- EXERCISE REQUIREMENTS:
Copying exactly, give the lines in the material below from the one with "export CORE_UTILIZATION = 72" to the one with "create_clock -name core_clock -period 13.1", ends included, and nothing besides.
(RECORDS FOR PROCESSING Opens)
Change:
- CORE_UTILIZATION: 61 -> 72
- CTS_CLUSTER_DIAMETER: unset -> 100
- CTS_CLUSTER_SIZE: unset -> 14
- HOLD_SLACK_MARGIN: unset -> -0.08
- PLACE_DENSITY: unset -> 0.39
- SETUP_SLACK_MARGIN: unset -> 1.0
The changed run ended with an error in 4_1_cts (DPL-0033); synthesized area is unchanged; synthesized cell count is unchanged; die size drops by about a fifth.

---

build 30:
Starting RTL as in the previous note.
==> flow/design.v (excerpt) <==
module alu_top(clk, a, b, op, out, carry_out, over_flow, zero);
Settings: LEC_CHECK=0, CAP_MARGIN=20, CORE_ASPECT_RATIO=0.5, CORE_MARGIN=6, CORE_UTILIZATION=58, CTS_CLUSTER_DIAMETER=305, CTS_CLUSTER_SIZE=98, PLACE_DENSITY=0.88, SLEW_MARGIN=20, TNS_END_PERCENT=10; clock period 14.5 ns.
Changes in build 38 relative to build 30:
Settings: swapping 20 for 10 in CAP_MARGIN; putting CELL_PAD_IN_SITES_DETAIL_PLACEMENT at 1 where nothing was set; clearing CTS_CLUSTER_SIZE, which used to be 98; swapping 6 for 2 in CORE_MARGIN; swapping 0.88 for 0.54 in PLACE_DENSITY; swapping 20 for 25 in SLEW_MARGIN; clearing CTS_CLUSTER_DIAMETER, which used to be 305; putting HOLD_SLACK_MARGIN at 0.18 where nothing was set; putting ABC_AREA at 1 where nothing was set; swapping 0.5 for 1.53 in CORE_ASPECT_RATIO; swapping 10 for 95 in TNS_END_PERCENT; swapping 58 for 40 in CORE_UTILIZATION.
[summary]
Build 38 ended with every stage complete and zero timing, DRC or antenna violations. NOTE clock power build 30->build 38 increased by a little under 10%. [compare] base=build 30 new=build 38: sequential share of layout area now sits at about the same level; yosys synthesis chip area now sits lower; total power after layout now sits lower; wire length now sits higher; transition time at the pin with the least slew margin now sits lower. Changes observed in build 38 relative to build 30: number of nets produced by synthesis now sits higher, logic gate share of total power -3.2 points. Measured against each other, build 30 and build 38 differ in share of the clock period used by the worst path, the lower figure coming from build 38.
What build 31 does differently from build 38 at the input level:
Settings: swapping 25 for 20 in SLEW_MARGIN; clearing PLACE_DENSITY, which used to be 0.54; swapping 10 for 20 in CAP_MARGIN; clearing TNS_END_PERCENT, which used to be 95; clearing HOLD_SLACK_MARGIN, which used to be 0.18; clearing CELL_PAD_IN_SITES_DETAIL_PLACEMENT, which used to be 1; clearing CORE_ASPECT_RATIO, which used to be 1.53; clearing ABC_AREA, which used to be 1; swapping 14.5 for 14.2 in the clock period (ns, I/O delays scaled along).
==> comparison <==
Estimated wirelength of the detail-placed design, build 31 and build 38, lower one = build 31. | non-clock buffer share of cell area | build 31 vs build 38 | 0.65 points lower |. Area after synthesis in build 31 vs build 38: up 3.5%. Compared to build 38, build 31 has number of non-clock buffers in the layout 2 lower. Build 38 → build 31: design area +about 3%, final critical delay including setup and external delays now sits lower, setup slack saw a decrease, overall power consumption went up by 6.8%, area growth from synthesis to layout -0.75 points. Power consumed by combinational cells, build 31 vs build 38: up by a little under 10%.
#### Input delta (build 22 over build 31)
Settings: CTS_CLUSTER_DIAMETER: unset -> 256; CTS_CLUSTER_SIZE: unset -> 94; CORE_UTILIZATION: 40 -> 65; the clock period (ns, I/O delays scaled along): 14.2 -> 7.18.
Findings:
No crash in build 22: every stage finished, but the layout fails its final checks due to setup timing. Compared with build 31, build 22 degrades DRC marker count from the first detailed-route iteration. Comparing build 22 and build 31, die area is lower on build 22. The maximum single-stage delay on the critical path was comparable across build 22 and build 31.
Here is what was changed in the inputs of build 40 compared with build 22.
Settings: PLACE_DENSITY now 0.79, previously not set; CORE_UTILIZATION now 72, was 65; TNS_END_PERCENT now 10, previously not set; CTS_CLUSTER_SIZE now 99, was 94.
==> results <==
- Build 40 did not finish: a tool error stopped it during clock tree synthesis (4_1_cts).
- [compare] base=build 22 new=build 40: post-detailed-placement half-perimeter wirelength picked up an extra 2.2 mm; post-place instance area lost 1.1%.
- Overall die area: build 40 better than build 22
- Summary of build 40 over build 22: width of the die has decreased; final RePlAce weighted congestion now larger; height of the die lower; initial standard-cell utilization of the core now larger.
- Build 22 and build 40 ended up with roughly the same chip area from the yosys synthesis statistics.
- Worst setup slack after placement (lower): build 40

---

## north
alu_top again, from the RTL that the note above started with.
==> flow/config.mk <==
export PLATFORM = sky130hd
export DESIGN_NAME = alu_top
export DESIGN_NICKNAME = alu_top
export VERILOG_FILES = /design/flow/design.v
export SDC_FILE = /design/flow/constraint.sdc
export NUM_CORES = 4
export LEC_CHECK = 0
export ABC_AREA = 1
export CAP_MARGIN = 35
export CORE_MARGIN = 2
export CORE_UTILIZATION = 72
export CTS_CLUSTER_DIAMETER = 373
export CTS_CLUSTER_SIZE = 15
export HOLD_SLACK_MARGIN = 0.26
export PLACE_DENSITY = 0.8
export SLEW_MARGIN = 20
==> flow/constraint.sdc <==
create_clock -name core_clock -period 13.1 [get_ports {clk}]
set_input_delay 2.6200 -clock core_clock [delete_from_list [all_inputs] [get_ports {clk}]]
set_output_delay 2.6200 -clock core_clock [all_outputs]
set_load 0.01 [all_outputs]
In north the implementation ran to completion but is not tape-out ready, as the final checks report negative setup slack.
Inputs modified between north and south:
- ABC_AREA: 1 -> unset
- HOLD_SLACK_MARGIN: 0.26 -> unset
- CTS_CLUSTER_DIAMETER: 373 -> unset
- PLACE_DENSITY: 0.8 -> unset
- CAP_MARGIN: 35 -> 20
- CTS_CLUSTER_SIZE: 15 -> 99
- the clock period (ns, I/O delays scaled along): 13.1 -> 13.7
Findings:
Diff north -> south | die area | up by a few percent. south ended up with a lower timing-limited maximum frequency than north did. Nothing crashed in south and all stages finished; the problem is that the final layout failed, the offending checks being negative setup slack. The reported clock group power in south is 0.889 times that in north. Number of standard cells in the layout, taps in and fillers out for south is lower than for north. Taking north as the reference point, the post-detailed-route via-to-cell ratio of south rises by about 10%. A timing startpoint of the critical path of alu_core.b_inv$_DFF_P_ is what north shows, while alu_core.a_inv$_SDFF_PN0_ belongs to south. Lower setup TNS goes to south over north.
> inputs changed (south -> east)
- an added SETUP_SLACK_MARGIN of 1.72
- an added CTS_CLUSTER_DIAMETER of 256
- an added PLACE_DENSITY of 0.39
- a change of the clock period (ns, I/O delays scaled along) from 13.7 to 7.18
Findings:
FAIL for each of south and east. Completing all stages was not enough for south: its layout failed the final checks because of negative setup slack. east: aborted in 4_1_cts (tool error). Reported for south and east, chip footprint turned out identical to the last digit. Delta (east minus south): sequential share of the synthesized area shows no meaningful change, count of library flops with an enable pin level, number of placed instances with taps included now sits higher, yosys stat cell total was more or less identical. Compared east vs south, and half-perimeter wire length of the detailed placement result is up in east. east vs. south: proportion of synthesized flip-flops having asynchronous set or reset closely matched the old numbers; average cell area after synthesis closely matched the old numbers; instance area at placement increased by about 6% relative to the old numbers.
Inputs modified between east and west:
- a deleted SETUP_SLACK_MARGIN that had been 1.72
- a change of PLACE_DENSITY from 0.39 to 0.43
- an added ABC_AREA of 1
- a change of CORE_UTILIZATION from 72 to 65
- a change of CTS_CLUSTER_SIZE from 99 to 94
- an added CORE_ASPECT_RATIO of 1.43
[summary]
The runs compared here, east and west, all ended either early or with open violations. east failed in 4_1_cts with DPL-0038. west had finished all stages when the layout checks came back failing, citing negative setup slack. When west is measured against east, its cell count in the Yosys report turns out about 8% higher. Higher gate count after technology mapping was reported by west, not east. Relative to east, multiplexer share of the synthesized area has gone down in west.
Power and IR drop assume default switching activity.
[design/flow/run.sh]
#!/bin/bash
# the make line also repeats each setting of config.mk as NAME=value (left out here)
make -C /OpenROAD-flow-scripts/flow DESIGN_CONFIG=/design/flow/config.mk WORK_HOME=/design/flow/orfs CLKGATE_MAP_FILE= finish
[design/flow/config.mk]
export PLATFORM = sky130hd
export DESIGN_NAME = SimpleCPU
export DESIGN_NICKNAME = SimpleCPU
export VERILOG_FILES = /design/flow/design.v
export SDC_FILE = /design/flow/constraint.sdc
export NUM_CORES = 4
export LEC_CHECK = 0
export CAP_MARGIN = 0
export CELL_PAD_IN_SITES_GLOBAL_PLACEMENT = 2
export CORE_ASPECT_RATIO = 0.83
export CORE_MARGIN = 4
export CORE_UTILIZATION = 24
export CTS_CLUSTER_SIZE = 77
export GPL_ROUTABILITY_DRIVEN = 1
export GPL_TIMING_DRIVEN = 1
export MAX_ROUTING_LAYER = met4
export PLACE_DENSITY_LB_ADDON = 0.12
export SETUP_SLACK_MARGIN = -0.01
export SLEW_MARGIN = 30
export TNS_END_PERCENT = 20
[design/flow/constraint.sdc]
create_clock -name core_clock -period 8.92 [get_ports {clk}]
set_input_delay 1.7840 -clock core_clock [delete_from_list [all_inputs] [get_ports {clk}]]
set_output_delay 1.7840 -clock core_clock [all_outputs]
set_load 0.01 [all_outputs]
[design/flow/design.v]
`timescale 1ns / 1ps
module SimpleCPU(clk, rst, data_fromRAM, wrEn, addr_toRAM, data_toRAM, pCounter);
parameter SIZE = 10;
input clk, rst;
input wire [31:0] data_fromRAM;
output reg wrEn;
output reg [SIZE-1:0] addr_toRAM;
output reg [31:0] data_toRAM;
output reg [SIZE-1:0] pCounter;
reg [ 3:0] opcode, opcodeNext;
reg [13:0] operand1, operand2, operand1Next, operand2Next;
reg [SIZE-1:0]   pCounterNext;
reg [31:0] num1, num2, num1Next, num2Next;
reg [ 3:0] state, stateNext;
always @(posedge clk)begin
	state    <= stateNext;
	pCounter <= pCounterNext;
	opcode   <= opcodeNext;
	operand1 <= operand1Next;
	operand2 <= operand2Next;
	num1     <= num1Next;
	num2     <= num2Next;
end
always @*begin
	stateNext    = state;
	pCounterNext = pCounter;
	opcodeNext   = opcode;
	operand1Next = operand1;
	operand2Next = operand2;
	num1Next     = num1;
	num2Next     = num2;
	addr_toRAM   = 0;
	wrEn         = 0;
	data_toRAM   = 0;
if(rst)
	begin
	stateNext    = 0;
	pCounterNext = 0;
	opcodeNext   = 0;
	operand1Next = 0;
	operand2Next = 0;
	num1Next     = 0;
	num2Next     = 0;
	addr_toRAM   = 0;
	wrEn         = 0;
	data_toRAM   = 0;
	end
else 
	case(state)                       
		0: begin											 
			pCounterNext = pCounter;
			opcodeNext   = opcode;
			operand1Next = 0;
			operand2Next = 0;
			addr_toRAM   = pCounter;
			num2Next     = 0;
			wrEn         = 0;
			data_toRAM   = 0;
			stateNext    = 1;
		end 
		1:begin                    
			pCounterNext = pCounter;
			opcodeNext   = {data_fromRAM[28], data_fromRAM[31:29]};
			operand1Next = data_fromRAM[27:14];
			operand2Next = data_fromRAM[13:0];
			addr_toRAM   = operand1Next;
			num1Next     = data_fromRAM;
			wrEn         = 0;
			data_toRAM   = 0;
			if( {data_fromRAM[28], data_fromRAM[31:29]} == 4'b0101 ) 	begin
				stateNext = 5;
				addr_toRAM = data_fromRAM[13:0];
				num1Next = operand1;
			end
			else if( {data_fromRAM[28], data_fromRAM[31:29]} == 4'b1101 ) 	begin
				stateNext = 6;
				addr_toRAM = data_fromRAM[27:14];
				num1Next = operand1;
			end
			else if(data_fromRAM[28] == 0 )  
				stateNext = 2;  
			else 
				stateNext = 3;
		end
		2: begin          
			pCounterNext = pCounter;
			opcodeNext   = opcode;
			operand1Next = operand1;
			operand2Next = operand2;
			addr_toRAM   = operand2;
			num1Next     = data_fromRAM;
			wrEn         = 0;
			data_toRAM   = operand2;
			stateNext = 3;
		end
		3: begin            
			pCounterNext = pCounter + 1;
			opcodeNext = opcode;
			operand1Next = operand1;
			operand2Next = operand2;
			addr_toRAM = operand1;
			num1Next = num1;
			wrEn = 1;
			stateNext = 0;
			case(opcode)                       
				4'b0000: data_toRAM = num1Next + data_fromRAM;  
				4'b1000: data_toRAM = data_fromRAM + operand2;  
				4'b0001: data_toRAM = ~(num1Next & data_fromRAM);  
				4'b1001: data_toRAM = ~(data_fromRAM & operand2);  
				4'b0010: begin 
					if(data_fromRAM < 32)
						data_toRAM = num1 >> data_fromRAM; 
					else
						data_toRAM = num1 << (data_fromRAM - 32); 
				end
				4'b1010: begin 
					if(operand2 < 32)
						data_toRAM = data_fromRAM >> operand2; 
					else
						data_toRAM = data_fromRAM << (operand2 - 32); 
				end
				4'b0011: data_toRAM = num1Next < data_fromRAM;  
				4'b1011: data_toRAM = data_fromRAM < operand2;  
				4'b0100: data_toRAM = data_fromRAM;  
				4'b1100: data_toRAM = operand2;  
				4'b0101: begin 
					data_toRAM = data_fromRAM;
					addr_toRAM = operand1;
					wrEn = 1;
				end
				4'b1101: begin  
					num2Next = data_fromRAM;
					addr_toRAM = num2;
					data_toRAM = data_fromRAM;
					wrEn = 1;
				end
				4'b0110: begin  
					if(data_fromRAM == 0)
						pCounterNext = num1;
					else
						pCounterNext = pCounter + 1;
					wrEn = 0;
				end
				4'b1110: begin
					pCounterNext = data_fromRAM + operand2;  
					wrEn = 0;
				end
				4'b0111: data_toRAM = num1Next * data_fromRAM;  
				4'b1111: data_toRAM = data_fromRAM * operand2;  
			endcase 
		end
		4:begin                    
			pCounterNext = pCounter + 1;
			opcodeNext   = 4'b0100;
			operand1Next = operand1;
			operand2Next = operand2;
			data_toRAM	 = num2;
			wrEn         = 1; 
			stateNext 	 = 0; 
			if(opcode == 4'b0101)
				addr_toRAM   = operand1;
			else if (opcode == 4'b1101)
				addr_toRAM   = num1 ;
		end
		5: begin      
			pCounterNext = pCounter;
			opcodeNext   = opcode;
			operand1Next = operand1;
			operand2Next = operand2;
			addr_toRAM   = data_fromRAM;
			num1Next     = data_fromRAM;
			wrEn         = 0;
			data_toRAM   = operand2;
			stateNext = 3;
		end
		6: begin      
			pCounterNext = pCounter;
			opcodeNext   = opcode;
			operand1Next = operand1;
			operand2Next = operand2;
			addr_toRAM   = data_fromRAM;
			num1Next     = data_fromRAM;
			num2Next     = data_fromRAM;
			wrEn         = 0;
			data_toRAM   = operand2;
			stateNext = 2;
		end
		default: begin
			stateNext    = 0;
			pCounterNext = 0;
			opcodeNext   = 0;
			operand1Next = 0;
			operand2Next = 0;
			num1Next     = 0;
			num2Next     = 0;
			addr_toRAM   = 0;
			wrEn         = 0;
			data_toRAM   = 0;
		end
	endcase
end
endmodule
==> results of run 1 <==
metal layers:
metal	GRT usage (%)	vias to the layer above	routed length (um)
met3	3.95	335	18600
met1	45.5	22969	133000
met2	48.5	1775	126000
li1	-	19031	-
met5	-	-	0
met4	11.6	0	13700
final cells by class:
| class | count | area, um^2 | share of cell area, % |
|---|---|---|---|
| clock inverter | 5 | 67.6 | 0.125 |
| tap | 2240 | 2800 | 5.17 |
| inverter | 760 | 2890 | 5.34 |
| sequential | 90 | 1820 | 3.35 |
| timing repair buffer | 1152 | 10000 | 18.5 |
| multi-input combinational | 4107 | 36300 | 67.0 |
| clock buffer | 11 | 254 | 0.469 |
| antenna | 8 | 20.0 | 0.0369 |
per-stage QoR:
stage,utilization [%],instance area (um^2),setup WS (ps)
after floorplan,-,41700,-1520
after global placement,30.6,52400,-2700
after detailed placement,30.7,52400,-2770
after CTS,31.4,53700,-1890
after global routing,31.7,54200,-1940
final,31.7,54200,-1760
timing repair:
action                     4_1_cts  5_1_grt
setup endpoints to repair       28       29
buffers inserted                23        9
resized                        259      102
pin swaps                       71       58
==> run_results.csv, run 1 <==
group,metric,value,unit
worst_setup_path,crit_type,"in -> out",
placed_design,place_inst,8319,
detailed_routing,viasPerCell,5.27,
status,status,"complete, but fails checks",
power,clock_power_share,10.7,%
worst_setup_path,crit_buf_inv,12,
placed_design,post-dp-hpwl,245000,um
detailed_routing,wl,291000,um
global_route,grt_max_degree,55,
synth,edf_count,0,
synth,ys_sh_adder,41.3,%
sta,setup_slack,-1760,ps
sta,hold-worst-slack,454,ps
synth,ys_sh_mux,4.86,%
floorplan,core_util_floorplan,24.2,%
floorplan,die_x,464,um
worst_setup_path,crit_start,"data_fromRAM[6]",
sta,final_max_slew_viol_count,0,
worst_setup_path,cp.depth,28,
synth,synthXorXnorAreaFrac,3.74,%
synth,async_flop_share,0,%
power,irDropWorstVdd,0.0702,mV
synth,post_synth_main_logic_family,"adder cells",
worst_setup_path,slowest_delay,530,ps
detailed_routing,wire_per_inst,34.8,um
sta,worst_pin_slew,1180,ps
synth,compound_area_share,15.9,%
clocking,clk_latency,390,ps
run,tool_warnings,75,
sta,finalSetupViolCount,26,
min_path,worst_hold_path.endpoint,"operand1[10]",
cells_and_area,fill_cells,18617,
worst_setup_path,cp_top_family,"adder cells",
worst_setup_path,cp_max_fo,13,
sta,timing.final.crit_share,120,%
sta,finalClockSkew,17.2,ps
synth,ys_cells,5341,
global_route,antenna_found_initial,39,
floorplan,row_count,138,
worst_setup_path,reg2reg_setup_slack,4590,ps
detailed_routing,initialDrtViolationCount,4643,
floorplan,dieArea,179000,um^2
sta,fin_tns_setup,-34010,ps
synth,synth.top_cells.by_area,"fa_1, ha_1, inv_1",
global_route,grt_pass1_vias,44472,
synth,numSynthFlops,90,
clocking,cts_buffers,9,
synth,avgSynthCellArea,7.75,um^2
sta,rsz0062_at_grt,"yes",
clocking,htreeDepth,3,
worst_setup_path,reg2reg_to,"pCounter[8]",
synth,synth.distinct_cells,89,
global_route,track_usage,32.6,%
power,power-top-group,"combinational logic",
power,power.total,4.35,mW
global_route,grt-ovfl-total,0,
worst_setup_path,reg2reg_depth,16,
detailed_routing,drt_first_pass_iters,8,
clocking,hold_buffers,0,
min_path,hold_path.class,"reg -> reg",
power,p_clk,465,uW
power,powerComb,3.45,mW
min_path,hold_depth,2,
detailed_routing,vias,44110,
power,power.switching,2.37,mW
synth,synth_cells,5341,
synth,ys_seq_share,4.35,%
clocking,cts_tree,"built",
clocking,cts.sink_count,90,
clocking,clk_pin_slew,80,ps
synth,synth_top_cell_by_area,"fa_1",
sta,fmax,93.6,MHz
synth,ys_sh_simple,19.3,%
power,pwr-share-comb,79.4,%
min_path,hold_path.startpoint,"operand1[10]",
worst_setup_path,rr_startpoint,"operand2[4]",
synth,common_cells,"inv_1, fa_1, nand2_1, nor2_1, clkbuf_1",
global_route,grt_pass1_wl,393000,um
floorplan,coreArea,171000,um^2
detailed_routing,ant_nets,0,
synth,syn_area,41400,um^2
power,netSwitchingFraction,54.4,%
synth,yosysWarnings,1,
worst_setup_path,cp-endpoint,"data_toRAM[14]",
sta,hold_viol_final,0,
status,violatedChecks,"setup timing",
synth,yosys_most_used_dff,"dfxtp_1",
power,p_seq,433,uW
clocking,clk_path_buf_depth,2,
synth,top_area_share,33.0,%
synth,top_cell,"inv_1",
placed_design,gp_congestion,0.998,
run,maxCapViolations,0,
synth,fp_nets,6334,
power,power_density,80.2,nW/um^2
power,p_leak,24.4,nW
detailed_routing,drc,0,
sta,relSlewSlack,20.7,%
placed_design,port_buffers,86,
worst_setup_path,arrival,8900,ps
cells_and_area,layout.nets,7113,
worst_setup_path,cp.required,7140,ps
worst_setup_path,end_kind,"output port",
sta,period_needed,10680,ps
cells_and_area,instances_no_fill,8373,
power,internal-power,1.98,mW
clocking,cts_root_buf,"clkbuf_16",
floorplan,ios,87,
cells_and_area,syn2layout_area_growth,30.9,%
synth,ys_area,41400,um^2
worst_setup_path,crit_path_top_delay_cell,"fa_1",
worst_setup_path,worstSetupStartpointType,"primary input",
worst_setup_path,cpMostUsedCell,"buf_4",
power,seqPwrFrac,10.0,%
floorplan,die_h,386,um
==> inputs of run 2 (changes only) <==
ABC_AREA = 1   (was default)
CELL_PAD_IN_SITES_GLOBAL_PLACEMENT = default   (was 2)
CORE_ASPECT_RATIO = 0.92   (was 0.83)
CORE_MARGIN = 2   (was 4)
CORE_UTILIZATION = 72   (was 24)
CTS_CLUSTER_DIAMETER = 357   (was default)
CTS_CLUSTER_SIZE = 21   (was 77)
GPL_ROUTABILITY_DRIVEN = default   (was 1)
GPL_TIMING_DRIVEN = default   (was 1)
MAX_ROUTING_LAYER = default   (was met4)
PLACE_DENSITY = 0.4   (was default)
PLACE_DENSITY_LB_ADDON = default   (was 0.12)
SETUP_SLACK_MARGIN = 0.52   (was -0.01)
SLEW_MARGIN = 20   (was 30)
TNS_END_PERCENT = 60   (was 20)
clock period = 3.6 ns   (was 8.92 ns; I/O delays follow)
==> run_results.csv, run 2 <==
group,metric,value,unit
floorplan,die_h,239,um
clocking,hold_buffers,0,
synth,synth.distinct_cells,65,
synth,common_cells,"nand2_1, inv_1, fa_1, nand3_1, o21ai_0",
synth,ys_area,43300,um^2
synth,synth_top_cell_by_area,"fa_1",
status,tool.error,"[ERROR GRT-0116] Global routing finished with congestion. Check the congestion regions in the DRC Viewer.",
synth,synth.top_cells.by_area,"fa_1, nand2_1, inv_1",
clocking,htreeDepth,3,
floorplan,coreArea,59700,um^2
placed_design,gp_congestion,1.40,
synth,ys_sh_mux,0.139,%
floorplan,dieArea,62100,um^2
synth,top_cell,"nand2_1",
placed_design,post-dp-hpwl,175000,um
synth,synth_cells,6561,
placed_design,port_buffers,86,
synth,edf_count,0,
synth,top_area_share,31.5,%
status,status,"aborted with a tool error",
clocking,clk_path_buf_depth,2,
synth,avgSynthCellArea,6.60,um^2
synth,yosys_most_used_dff,"dfxtp_1",
synth,async_flop_share,0,%
synth,post_synth_main_logic_family,"adder cells",
synth,ys_cells,6561,
floorplan,row_count,86,
clocking,cts_root_buf,"clkbuf_16",
synth,ys_seq_share,4.16,%
synth,ys_sh_adder,39.5,%
synth,fp_nets,7554,
floorplan,ios,87,
floorplan,die_x,260,um
status,lastStage,"global routing",
floorplan,core_util_floorplan,72.5,%
placed_design,place_area,53500,um^2
synth,synthXorXnorAreaFrac,2.53,%
synth,yosysWarnings,1,
global_route,grt-ovfl-total,4679,
placed_design,pre_cts_ws,-5470,ps
synth,compound_area_share,13.0,%
clocking,cts_buffers,9,
clocking,cts.sink_count,90,
global_route,track_usage,102,%
synth,syn_area,43300,um^2
synth,ys_sh_simple,24.4,%
synth,numSynthFlops,90,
(RECORDS FOR PROCESSING Closes)
- YOUR RESPONSE:
export CORE_UTILIZATION = 72
export CTS_CLUSTER_DIAMETER = 373
export CTS_CLUSTER_SIZE = 15
export HOLD_SLACK_MARGIN = 0.26
export PLACE_DENSITY = 0.8
export SLEW_MARGIN = 20
==> flow/constraint.sdc <==
create_clock -name core_clock -period 13.1 [get_ports {clk}]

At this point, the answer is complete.